Lorsqu'ils disent « insérer une porte intérieure en bois ? », beaucoup de gens imaginent immédiatement un cadre, un vantail, des charnières et quelques heures de travail. Mais ici comme ailleurs, le diable est dans les détails, qui ne deviennent évidents qu'après une douzaine de structures installées. La principale erreur est de penser que l'essentiel est de suspendre la toile uniformément pour qu'elle ne touche pas le sol. En effet, 80 % du succès dépend de la préparation de l'ouverture et du choix de la porte elle-même, de son design et de la qualité du bois. Et c'est là que le plaisir commence.
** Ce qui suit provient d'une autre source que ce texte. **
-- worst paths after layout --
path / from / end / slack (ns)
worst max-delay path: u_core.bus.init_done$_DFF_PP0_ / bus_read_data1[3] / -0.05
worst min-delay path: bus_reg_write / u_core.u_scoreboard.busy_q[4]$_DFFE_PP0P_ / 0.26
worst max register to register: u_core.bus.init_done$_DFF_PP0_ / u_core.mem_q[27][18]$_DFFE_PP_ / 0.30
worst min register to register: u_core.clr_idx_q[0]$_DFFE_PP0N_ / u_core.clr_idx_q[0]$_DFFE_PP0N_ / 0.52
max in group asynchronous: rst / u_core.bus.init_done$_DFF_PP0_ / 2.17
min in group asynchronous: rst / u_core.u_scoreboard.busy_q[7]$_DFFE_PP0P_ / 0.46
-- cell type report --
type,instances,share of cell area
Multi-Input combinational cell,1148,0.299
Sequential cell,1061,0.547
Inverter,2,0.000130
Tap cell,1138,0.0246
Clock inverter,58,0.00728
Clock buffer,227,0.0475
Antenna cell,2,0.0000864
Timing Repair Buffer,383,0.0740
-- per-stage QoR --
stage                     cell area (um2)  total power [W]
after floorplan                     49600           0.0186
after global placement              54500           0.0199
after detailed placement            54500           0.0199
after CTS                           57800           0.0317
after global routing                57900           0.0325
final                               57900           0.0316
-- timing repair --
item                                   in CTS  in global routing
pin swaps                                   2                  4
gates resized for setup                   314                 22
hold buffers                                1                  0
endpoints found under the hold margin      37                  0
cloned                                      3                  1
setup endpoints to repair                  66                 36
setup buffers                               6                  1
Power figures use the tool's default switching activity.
**config.mk**
```make
export PLATFORM = sky130hd
export DESIGN_NAME = pipe_ctrl
export DESIGN_NICKNAME = d
export VERILOG_FILES = /design/src/rtl/pipe_ctrl_pkg.sv /design/src/rtl/pipe_perf_cnt.sv /design/src/rtl/pipe_ctrl.sv
export SDC_FILE = /design/constraint.sdc
export NUM_CORES = 1
export LEC_CHECK = 0
export ABC_AREA = 1
export CAP_MARGIN = 5
export CELL_PAD_IN_SITES_DETAIL_PLACEMENT = 1
export CELL_PAD_IN_SITES_GLOBAL_PLACEMENT = 1
export CORE_MARGIN = 8
export CORE_UTILIZATION = 25
export DETAILED_ROUTE_END_ITERATION = 16
export PLACE_DENSITY = 0.95
export SETUP_SLACK_MARGIN = 0.5
export SLEW_MARGIN = 15
export SYNTH_ARGS = -nofsm -noshare
export SYNTH_HDL_FRONTEND = slang
export SYNTH_SLANG_ARGS = --single-unit
```
**constraint.sdc**
```tcl
create_clock -name clk -period 2.7 [get_ports clk]
set_input_delay 0.27 -clock clk [delete_from_list [all_inputs] [get_ports clk]]
set_output_delay 0.27 -clock clk [all_outputs]
set_load 0.01 [all_outputs]
```
[config.mk]
export PLATFORM = sky130hd
export DESIGN_NAME = mmio_responder
export DESIGN_NICKNAME = d
export VERILOG_FILES = /design/src/rtl/mmio_responder.sv
export SDC_FILE = /design/constraint.sdc
export NUM_CORES = 1
export LEC_CHECK = 0
export ABC_CLOCK_PERIOD_IN_PS = 7200
export CAP_MARGIN = 20
export CORE_MARGIN = 4
export CORE_UTILIZATION = 61
export DETAILED_ROUTE_END_ITERATION = 10
export PLACE_DENSITY_LB_ADDON = 0.05
export SKIP_LAST_GASP = 1
export SLEW_MARGIN = 30
export SYNTH_ARGS = -nofsm -noshare
export SYNTH_HDL_FRONTEND = slang
export SYNTH_SLANG_ARGS = --single-unit
[constraint.sdc]
create_clock -name clock -period 7.2 [get_ports clock]
set_input_delay 1.08 -clock clock [delete_from_list [all_inputs] [get_ports clock]]
set_output_delay 1.08 -clock clock [all_outputs]
set_load 0.005 [all_outputs]
===== src/rtl/snake_game_ctrl.sv =====
// snake_game_ctrl
// Round sequencer for the snake game: game-state FSM (idle/play/pause/over),
// move-tick timer, step handshake with the snake datapath, score tally and
// food placement by scanning the snake body memory for a free cell.
// Optional feature macro: SNAKE_SPEEDUP_EN. When defined, the move period
// shrinks by TICK_STEP per food eaten, down to TICK_MIN. Otherwise the
// period is fixed at TICK_INIT.
module snake_game_ctrl #(
   parameter int GRID_W    = 40,
   parameter int GRID_H    = 30,
   parameter int TICK_INIT = 5_000_000,
   parameter int TICK_MIN  = 1_000_000,
   parameter int TICK_STEP = 250_000,
   parameter int RETRY_MAX = 8
) (
   input  logic        clk_i,
   input  logic        rst_ni,
   input  logic        key_valid_i,
   input  logic [7:0]  key_code_i,
   input  logic [15:0] random_num_i,
   output logic        step_req_o,
   input  logic        step_ack_i,
   input  logic [1:0]  step_result_i,
   input  logic [7:0]  snake_length_i,
   output logic [7:0]  body_rd_addr_o,
   input  logic [5:0]  body_rd_x_i,
   input  logic [5:0]  body_rd_y_i,
   output logic        game_reset_o,
   output logic [5:0]  food_x_o,
   output logic [5:0]  food_y_o,
   output logic        food_valid_o,
   output logic [1:0]  state_o,
   output logic [15:0] score_o,
   output logic [23:0] tick_period_o
);

   typedef enum logic [1:0] {
      ST_IDLE  = 2'b00,
      ST_PLAY  = 2'b01,
      ST_PAUSE = 2'b10,
      ST_OVER  = 2'b11
   } game_state_e;

   // Sub-phases of PLAY: running the timer, waiting for the datapath,
   // one settling cycle after game_reset, and the two placement phases.
   typedef enum logic [2:0] {
      PH_RUN,
      PH_WAIT,
      PH_START,
      PH_GEN,
      PH_SCAN
   } phase_e;

   localparam logic [5:0]  X_MOD       = 6'(GRID_W - 2);
   localparam logic [5:0]  Y_MOD       = 6'(GRID_H - 2);
   localparam logic [5:0]  X_LAST      = 6'(GRID_W - 2);
   localparam logic [5:0]  Y_LAST      = 6'(GRID_H - 2);
   localparam logic [7:0]  RETRY_LIM   = 8'(RETRY_MAX);
   localparam logic [23:0] PERIOD_INIT = 24'(TICK_INIT);

   game_state_e state_q;
   phase_e      phase_q;
   logic        step_req_q;
   logic        game_reset_q;
   logic        food_valid_q;
   logic [5:0]  food_x_q;
   logic [5:0]  food_y_q;
   logic [5:0]  cand_x_q;
   logic [5:0]  cand_y_q;
   logic [15:0] score_q;
   logic [23:0] tick_cnt_q;
   logic [7:0]  body_rd_addr_q;
   logic [7:0]  retry_q;
   logic        cmp_valid_q;
   logic        cmp_last_q;

   logic        space_key;
   logic        pause_key;
   logic        start_game;
   logic        food_eaten;
   logic        body_hit;
   logic        scan_last;
   logic        tick_hit;
   logic [23:0] period_cur;
   logic [5:0]  rand_x;
   logic [5:0]  rand_y;
   logic [5:0]  raster_x;
   logic [5:0]  raster_y;
   logic [5:0]  cand_x_d;
   logic [5:0]  cand_y_d;
   logic        sig_unused;

   // Only the 6-bit x and y fields of the random word feed the candidate.
   assign sig_unused = ^{random_num_i[15:14], random_num_i[7:6]};

   // Key decode and the two events that also drive the period register.
   always_comb begin
      space_key  = key_valid_i && (key_code_i == 8'h29);
      pause_key  = key_valid_i && (key_code_i == 8'h4D);
      start_game = (state_q == ST_IDLE) && space_key;
      food_eaten = (state_q == ST_PLAY) && (phase_q == PH_WAIT) &&
                   step_ack_i && (step_result_i == 2'b01);
   end

   // Food candidate: a random interior cell, or once the retry budget is
   // spent, the raster successor of the last rejected candidate so that
   // placement always terminates even on a crowded board.
   always_comb begin
      rand_x = 6'd1 + (random_num_i[5:0] % X_MOD);
      rand_y = 6'd1 + (random_num_i[13:8] % Y_MOD);
      if (cand_x_q >= X_LAST) begin
         raster_x = 6'd1;
         raster_y = (cand_y_q >= Y_LAST) ? 6'd1 : cand_y_q + 6'd1;
      end else begin
         raster_x = cand_x_q + 6'd1;
         raster_y = cand_y_q;
      end
      if (retry_q >= RETRY_LIM) begin
         cand_x_d = raster_x;
         cand_y_d = raster_y;
      end else begin
         cand_x_d = rand_x;
         cand_y_d = rand_y;
      end
   end

   // Scan compare: body data returned this cycle belongs to the address
   // issued last cycle; scan_last marks the final body index being issued.
   always_comb begin
      body_hit  = cmp_valid_q && (body_rd_x_i == cand_x_q) && (body_rd_y_i == cand_y_q);
      scan_last = ({1'b0, body_rd_addr_q} + 9'd1) >= {1'b0, snake_length_i};
      tick_hit  = (tick_cnt_q == (period_cur - 24'd1));
   end

`ifdef SNAKE_SPEEDUP_EN
   localparam logic [23:0] PERIOD_MIN  = 24'(TICK_MIN);
   localparam logic [23:0] PERIOD_STEP = 24'(TICK_STEP);

   logic [23:0] tick_period_q;
   logic [23:0] tick_period_d;

   // Next period after a food: one step faster, clamped at the minimum.
   always_comb begin
      if (tick_period_q >= (PERIOD_MIN + PERIOD_STEP)) begin
         tick_period_d = tick_period_q - PERIOD_STEP;
      end else begin
         tick_period_d = PERIOD_MIN;
      end
   end

   // Move period register: restored on every new game, shortened per food.
   always_ff @(posedge clk_i or negedge rst_ni) begin
      if (!rst_ni) begin
         tick_period_q <= PERIOD_INIT;
      end else if (start_game) begin
         tick_period_q <= PERIOD_INIT;
      end else if (food_eaten) begin
         tick_period_q <= tick_period_d;
      end
   end

   assign period_cur = tick_period_q;
`else
   localparam logic [23:0] unused_speed_cfg = 24'(TICK_MIN) ^ 24'(TICK_STEP);

   assign period_cur = PERIOD_INIT;
`endif

   // Game sequencer: state, PLAY sub-phase, tick timer, step handshake,
   // score and the food placement scan, all registered.
   always_ff @(posedge clk_i or negedge rst_ni) begin
      if (!rst_ni) begin
         state_q        <= ST_IDLE;
         phase_q        <= PH_RUN;
         step_req_q     <= 1'b0;
         game_reset_q   <= 1'b0;
         food_valid_q   <= 1'b0;
         food_x_q       <= 6'd0;
         food_y_q       <= 6'd0;
         cand_x_q       <= 6'd0;
         cand_y_q       <= 6'd0;
         score_q        <= 16'd0;
         tick_cnt_q     <= 24'd0;
         body_rd_addr_q <= 8'd0;
         retry_q        <= 8'd0;
         cmp_valid_q    <= 1'b0;
         cmp_last_q     <= 1'b0;
      end else begin
         step_req_q   <= 1'b0;
         game_reset_q <= 1'b0;
         case (state_q)
            ST_IDLE: begin
               if (start_game) begin
                  state_q      <= ST_PLAY;
                  phase_q      <= PH_START;
                  game_reset_q <= 1'b1;
                  score_q      <= 16'd0;
                  food_valid_q <= 1'b0;
                  tick_cnt_q   <= 24'd0;
                  retry_q      <= 8'd0;
               end
            end
            ST_PLAY: begin
               case (phase_q)
                  PH_START: begin
                     phase_q <= PH_GEN;
                  end
                  PH_GEN: begin
                     cand_x_q       <= cand_x_d;
                     cand_y_q       <= cand_y_d;
                     body_rd_addr_q <= 8'd0;
                     cmp_valid_q    <= 1'b0;
                     cmp_last_q     <= 1'b0;
                     phase_q        <= PH_SCAN;
                  end
                  PH_SCAN: begin
                     if (body_hit) begin
                        phase_q        <= PH_GEN;
                        body_rd_addr_q <= 8'd0;
                        cmp_valid_q    <= 1'b0;
                        cmp_last_q     <= 1'b0;
                        if (retry_q < RETRY_LIM) begin
                           retry_q <= retry_q + 8'd1;
                        end
                     end else if (cmp_valid_q && cmp_last_q) begin
                        food_x_q       <= cand_x_q;
                        food_y_q       <= cand_y_q;
                        food_valid_q   <= 1'b1;
                        body_rd_addr_q <= 8'd0;
                        cmp_valid_q    <= 1'b0;
                        cmp_last_q     <= 1'b0;
                        tick_cnt_q     <= 24'd0;
                        phase_q        <= PH_RUN;
                     end else begin
                        cmp_valid_q <= 1'b1;
                        cmp_last_q  <= scan_last;
                        if (!scan_last) begin
                           body_rd_addr_q <= body_rd_addr_q + 8'd1;
                        end
                     end
                  end
                  PH_RUN: begin
                     if (pause_key) begin
                        state_q <= ST_PAUSE;
                     end else if (tick_hit) begin
                        step_req_q <= 1'b1;
                        phase_q    <= PH_WAIT;
                     end else begin
                        tick_cnt_q <= tick_cnt_q + 24'd1;
                     end
                  end
                  PH_WAIT: begin
                     if (step_ack_i) begin
                        tick_cnt_q <= 24'd0;
                        case (step_result_i)
                           2'b01: begin
                              if (score_q != 16'hFFFF) begin
                                 score_q <= score_q + 16'd1;
                              end
                              food_valid_q <= 1'b0;
                              retry_q      <= 8'd0;
                              phase_q      <= PH_GEN;
                           end
                           2'b10: begin
                              state_q <= ST_OVER;
                              phase_q <= PH_RUN;
                           end
                           default: begin
                              phase_q <= PH_RUN;
                           end
                        endcase
                     end
                  end
                  default: begin
                     phase_q <= PH_RUN;
                  end
               endcase
            end
            ST_PAUSE: begin
               if (pause_key) begin
                  state_q <= ST_PLAY;
               end
            end
            ST_OVER: begin
               if (space_key) begin
                  state_q <= ST_IDLE;
               end
            end
            default: begin
               state_q <= ST_IDLE;
            end
         endcase
      end
   end

   assign step_req_o     = step_req_q;
   assign game_reset_o   = game_reset_q;
   assign body_rd_addr_o = body_rd_addr_q;
   assign food_x_o       = food_x_q;
   assign food_y_o       = food_y_q;
   assign food_valid_o   = food_valid_q;
   assign state_o        = state_q;
   assign score_o        = score_q;
   assign tick_period_o  = period_cur;

endmodule

===== config.mk =====
export PLATFORM = sky130hd
export DESIGN_NAME = snake_game_ctrl
export DESIGN_NICKNAME = d
export VERILOG_FILES = /design/src/rtl/snake_game_ctrl.sv
export SDC_FILE = /design/constraint.sdc
export NUM_CORES = 1
export LEC_CHECK = 0
export ABC_CLOCK_PERIOD_IN_PS = 3850
export BUFFER_PORTS_ARGS = -buffer_cell sky130_fd_sc_hd__buf_4
export CORE_MARGIN = 2
export CORE_UTILIZATION = 55
export DETAILED_ROUTE_END_ITERATION = 8
export PLACE_DENSITY = 0.79
export SETUP_SLACK_MARGIN = 0.5
export SYNTH_ARGS = -nofsm -noshare
export SYNTH_HDL_FRONTEND = slang
export SYNTH_SLANG_ARGS = --single-unit

===== constraint.sdc =====
create_clock -name clk_i -period 3.85 [get_ports clk_i]
set_input_delay 0.385 -clock clk_i [delete_from_list [all_inputs] [get_ports clk_i]]
set_output_delay 0.385 -clock clk_i [all_outputs]
set_load 0.01 [all_outputs]

* Word-level counts from Yosys, hierarchy flattened
Index checks and enable logic that the tools add are counted.
** Word-level totals
- Register bits after elaboration :: 90
- Bits of input ports :: 50
- Output and inout bits :: 65
- Logic and storage cells :: 158
** Cells by class
- Reduce and logical (&&, ||, !) cells :: 21
- Bitwise operators :: 1
- $add $sub $neg :: 9
- Div/mod/pow operators :: 2
- Order comparisons :: 5
- Eq/ne operators :: 39
- Muxes and demuxes :: 66
** Operators by type and width (count)
- 2-to-1 mux 24 bit :: 6
- 2-to-1 mux 16 bit :: 5
- one-hot mux 24 bit (3 select lines) :: 1
- 2-to-1 mux 8 bit :: 8
- one-hot mux 24 bit (2 select lines) :: 1
- one-hot mux 8 bit (2 select lines) :: 3
- one-hot mux 16 bit (2 select lines) :: 1
- 2-to-1 mux 6 bit :: 5
- inequality test 3 bit, second input constant :: 9
- adder 24 x 1 -> 24 bit, second input constant :: 1
- == test 24 x 23 -> 1 bit, second input constant :: 1
- AND reduction 7 bit :: 3
- 2-to-1 mux 3 bit :: 6
- adder 16 x 1 -> 16 bit, second input constant :: 1
- adder 8 x 1 -> 8 bit, second input constant :: 2
- inequality test 16 bit, second input constant :: 1
- 2-to-1 mux 1 bit :: 15
- one-hot mux 3 bit (5 select lines) :: 1
- 2-to-1 mux 2 bit :: 7
- adder 1 x 6 -> 6 bit, first input constant :: 2
- adder 6 x 1 -> 6 bit, second input constant :: 2
- == test 6 bit :: 2
- AND reduction 6 bit :: 2
- inequality test 2 bit, second input constant :: 5
- other kinds (33) :: 53

* Longest topological paths before layout
Gate-level depths: netlist of run 1.
- Word-level depth :: 6
- Mapped depth :: 11
- Depth with buffers taken out :: 11

* Least setup slack after synthesis of run 1
Ideal clock, no wire load.
- Path type :: register to register
- Start point :: register body_rd_addr_q[2] (netlist: body_rd_addr_o[2])
- End point :: register body_rd_addr_q[3] (netlist: body_rd_addr_o[3])
- Path slack :: 1.062 ns
- Clock period less this slack :: 2.788 ns
- Buffers on the path :: 0
- Library setup time :: 0.125 ns
- Cell stages (with the launch flop) :: 12
- Required time :: 3.725 ns
- Arrival :: 2.664 ns
- Cell sequence :: dfrtp_1 -> and3_1 -> and3_1 -> nand3_1 -> xnor2_1 -> ha_1 -> o2111ai_1 -> o21ai_0 -> a311oi_1 -> o31ai_1 -> a21boi_4 -> mux2_2
** Between the ends
- Longest elaborated chain between the ends :: 5
- Elaborated cells on any way between the ends :: 9
- Those cells by class :: add/sub (2); order compare (1); eq/ne (1); mux (4); reduce/logical (1)
** Ends and longest elaborated chain
- start: declaration :: line 72 : logic [7:0] body_rd_addr_q;
- start signal: assignment :: line 238 : body_rd_addr_q <= body_rd_addr_q + 8'd1;
- parallel branches: the longest is 5 deep, another holds adder 8 x 1 -> 9 bit
Several ways; the timed one is not identified. The select of a mux whose other input is x is not followed.
A chain may end at the register's enable or synchronous reset.

* Worst setup path in the final report of run 1
Ends and elaborated chain as after synthesis.

==> flow_metrics.env, run 1 <==
export IMPL_gp_congestion=0.911
export IMPL_grt_max_degree=62
export IMPL_drt_iter0_markers=343
export IMPL_cts_made_buffers=9
export IMPL_cts_resized=0
export IMPL_vias=5249
export IMPL_combPwrFrac_pct=37.2
export IMPL_vias_per_cell=6.05
export IMPL_cp_slowest_cell="dfrtp_1"
export IMPL_dp_slack_ns=0.784
export IMPL_antenna_cells=0
export IMPL_setup_viol_count_final=0
export IMPL_mostFrequentLayoutCells="94 x buf_4, 90 x dfrtp_1, 46 x nand2_1, 37 x a21oi_1, 35 x nor2_1"
export IMPL_worstReg2RegEnd="body_rd_addr_o[3]"
export IMPL_top_usage_layer="met2"
export IMPL_synth_xor_area_share_pct=5.16
export IMPL_antenna_left=0
export IMPL_critPathArrivalTime_ns=3.37
export IMPL_yosys_warnings=0
export IMPL_use_met3_pct=2.95
export IMPL_reg2reg_slack_ns=0.72
export IMPL_power_density_nw_per_um2=486
export IMPL_io_pins=115
export IMPL_p_leak_nw=3.15
export IMPL_core_um2=10400
export IMPL_hpwl_um=9790
export IMPL_finalNetCount=797
export IMPL_synth_simple_area_share_pct=23.1
export IMPL_final_hold_violation_count=0
export IMPL_fin_tns_setup_ns=0
export IMPL_grt_pass1_vias=4918
export IMPL_hp_class="in2async"
export IMPL_yosys_area_share_adder_pct=4.76
export IMPL_grt_setup_unrepaired="no"
export IMPL_min_period_ns=3.13
export IMPL_areaGrowthSynthToFinish_pct=14.8
export IMPL_slew_viol_final=0
export IMPL_status="complete, no violations"
export IMPL_reg2reg_depth=11
export IMPL_path_cells="and3_1, and3_1, nand3_1, xnor2_1, ha_1, o2111ai_1, o21ai_0, a311oi_1, o31ai_1, a21boi_4, mux2_2"
export IMPL_p_seq_share_pct=41.6
export IMPL_path_class="reg2reg"
export IMPL_worstMarginPinSlew_ns=0.793
export IMPL_syn_inst=648
export IMPL_cap_violations=0
export IMPL_slew_headroom_pct=46.7
export IMPL_ys_seq_area_share_pct=37.9
export IMPL_hold_slack_ns=0.0910
export IMPL_vdd_drop_max_mv=0.331
export IMPL_firstDrtPassIters=7
export IMPL_r2r_start="body_rd_addr_o[2]"
export IMPL_ys_async_sr_fraction_pct=100
export IMPL_tritoncts="built"
export IMPL_synth_compound_area_share_pct=18.3
export IMPL_synth_edf_count=0
export IMPL_io_buffer_count=86
export IMPL_use_met1_pct=33.0
export IMPL_cts_root_buf="clkbuf_8"
export IMPL_synthDistinctLibCells=79
export IMPL_syn_area_um2=5940
export IMPL_switching_power_w=0.00131
export IMPL_clk_pin_slew_worst_paths_ns=0.09
export IMPL_cts_setup_buffers=0
export IMPL_layout_setup_ws_ns=0.721
export IMPL_cp_start_kind="flop"
export IMPL_intPower_w=0.00201
export IMPL_clock_sinks=90
export IMPL_final_common_cell="buf_4"
export IMPL_grtUsageTotal_pct=23.6
export IMPL_routed_wl_um=13300
export IMPL_grt_overflow=0
export IMPL_clkLatencyLatePin_ns=0.35
export IMPL_ys_ff_latch=90
export IMPL_grt_first_pass_wirelength_um=22700
export IMPL_rows=37
export IMPL_ys_flop_type="dfrtp_1"
export IMPL_crit_family="compound AO/OA/AOI/OAI gates"
export IMPL_avgSynthCellArea_um2=9.17
export IMPL_die_width_um=108
export IMPL_swShare_pct=39.3
export IMPL_drive_above_1_share_pct=19.0
export IMPL_fin_skew_ns=0.00804
export IMPL_cp_num_buf_inv=0
export IMPL_worst_path_max_fanout=9
export IMPL_cts_hold_buf=0
export IMPL_synthMuxAreaShare_pct=3.91
export IMPL_remaining_drc_errors=0
export IMPL_use_met2_pct=39.2
export IMPL_synth_top_family_by_area="simple AND/OR/NAND/NOR gates"
export IMPL_clockPowerShare_pct=21.1
export IMPL_start_util_pct=57.1
export IMPL_die_area_um2=11700
export IMPL_cp_end_kind="flop"
export IMPL_max_stage_delay_ns=0.49
export IMPL_cp_required_ns=4.09
export IMPL_fp_dieH_um=108
export IMPL_crit_top_cell="and3_1"
export IMPL_fill_cells=846
export IMPL_fmax_ghz=0.320
export IMPL_clk_path_buf_depth=2
export IMPL_antenna_found_initial=0
export IMPL_period_share_pct=81.3
export IMPL_wl_per_cell_um=15.4
export IMPL_htreeDepth=3
[kinds of logic after synthesis]
group | count (synthesis)
compound gates | 160
simple gates | 241
flops | 90
other cells | 2
buf+inv | 76
fa+ha+maj | 23
mux | 21
xor+xnor | 35
[cell usage after synthesis, types with 7 or more instances]
library cell / number / area (µm²)
a21oi_1: 37 / 185
and2_1: 9 / 56.3
and3_1: 17 / 106
buf_2: 8 / 40.0
buf_4: 25 / 188
clkbuf_1: 14 / 52.6
dfrtp_1: 90 / 2250
ha_1: 21 / 263
inv_1: 27 / 101
mux2_2: 15 / 169
nand2_1: 46 / 173
nand2b_1: 10 / 62.6
nand3_1: 30 / 150
nand4_1: 15 / 93.8
nor2_1: 35 / 131
nor2b_1: 14 / 87.6
nor3_1: 17 / 85.1
o21ai_0: 32 / 160
o31ai_1: 9 / 67.6
or4_1: 7 / 52.6
xnor2_1: 18 / 158
xor2_1: 17 / 149
[metal layers]
metal  up-vias  wire length, µm
li1       2496                -
met1      2565             6150
met2       175             6320
met3        13              741
met4         0              108
met5         -                0
[worst max-delay path by stage]
stage               depth (start not counted)           endpoint               from
finish                                     11  body_rd_addr_o[3]  body_rd_addr_o[2]
global route                               11  body_rd_addr_o[3]  body_rd_addr_o[2]
CTS                                        11  body_rd_addr_o[3]  body_rd_addr_o[2]
detailed placement                         11  body_rd_addr_o[3]  body_rd_addr_o[2]
global placement                           11  body_rd_addr_o[3]  body_rd_addr_o[2]
floorplan                                  11  body_rd_addr_o[3]  body_rd_addr_o[2]
[power by group through the flow]
stage	Clock, W	Sequential (W)	Combinational, W
finish	0.000702	0.00138	0.00124
global placement	0	0.00138	0.00119
global route	0.000762	0.00142	0.00138
floorplan	0	0.00129	0.000920
detailed placement	0	0.00139	0.00124
CTS	0.000715	0.00138	0.00124
[final cells by class]
type                       instances  area, µm²  area share (%)
tap                              136        170            2.49
inverter                          27        101            1.49
timing repair buffer              94        706            10.3
multi-input combinational        504       3370            49.4
clock inverter                     3       45.0           0.660
sequential                        90       2250            33.0
clock buffer                      13        179            2.62
[state kept, by name (all words and copies together) (netlist names)]
| signal | flops |
|---|---|
| state_o | 2 |
| food_valid_o | 1 |
| step_req_o | 1 |
| phase_q | 3 |
| game_reset_o | 1 |
| food_y_o | 6 |
| tick_cnt_q | 24 |
| body_rd_addr_o | 8 |
| retry_q | 8 |
| cmp_valid_q | 1 |
| food_x_o | 6 |
| score_o | 16 |
| cand_y_q | 6 |
| cand_x_q | 6 |
| cmp_last_q | 1 |
[per-stage QoR]
| stage | cell area [µm²] | utilization [%] | power (W) | cells |
|---|---|---|---|---|
| 6_report | 6820 | 65.5 | 0.00332 | 867 |
| 5_1_grt | 6820 | 65.5 | 0.00356 | 867 |
| 4_1_cts | 6820 | 65.5 | 0.00333 | 867 |
| 3_5_place_dp | 6600 | 63.4 | 0.00263 | 851 |
| 3_3_place_gp | 6600 | 63.4 | 0.00257 | 851 |
| 2_1_floorplan | 6030 | - | 0.00221 | 670 |
[worst reg2reg max path: cells and delay by family, from the launching register on]
family	cells	cell delay [ns]
simple gates	3	0.59
mux	1	0.37
flops	1	0.49
xor+xnor	1	0.20
compound gates	5	1.08
fa+ha+maj	1	0.29
Power figures use the tool's default switching activity.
La première et la plus critique étape que beaucoup tentent de sauter. Une ancienne ouverture est rarement un rectangle parfait ; il « mène » souvent et il y a des distorsions verticales. Si vous fermez les yeux sur ça etinstaller une porte intérieure en boisdans une ouverture tordue, tous les problèmes apparaîtront plus tard : fissures, difficultés de serrure, grincements constants. Il faut soit plâtrer sérieusement, soit utiliser des éléments supplémentaires, ce qui est aussi un art.
Ici se pose la question des lacunes. L'écart entre le cadre et le mur est trop petit, et la mousse de montage qui le fixe et le nivelle ne se dilatera pas comme elle le devrait et créera des tensions. Trop grand et vous devrez gaspiller beaucoup de mousse et cela pourrait ne pas offrir de rigidité. Cela ne peut pas être déterminé à l’œil nu ; une expérience est requise. Par exemple, je préfère laisser 1,5 à 2 cm de chaque côté, mais c'est si le mur est plus ou moins plat. Il y a des surprises dans les bâtiments de Khrouchtchev.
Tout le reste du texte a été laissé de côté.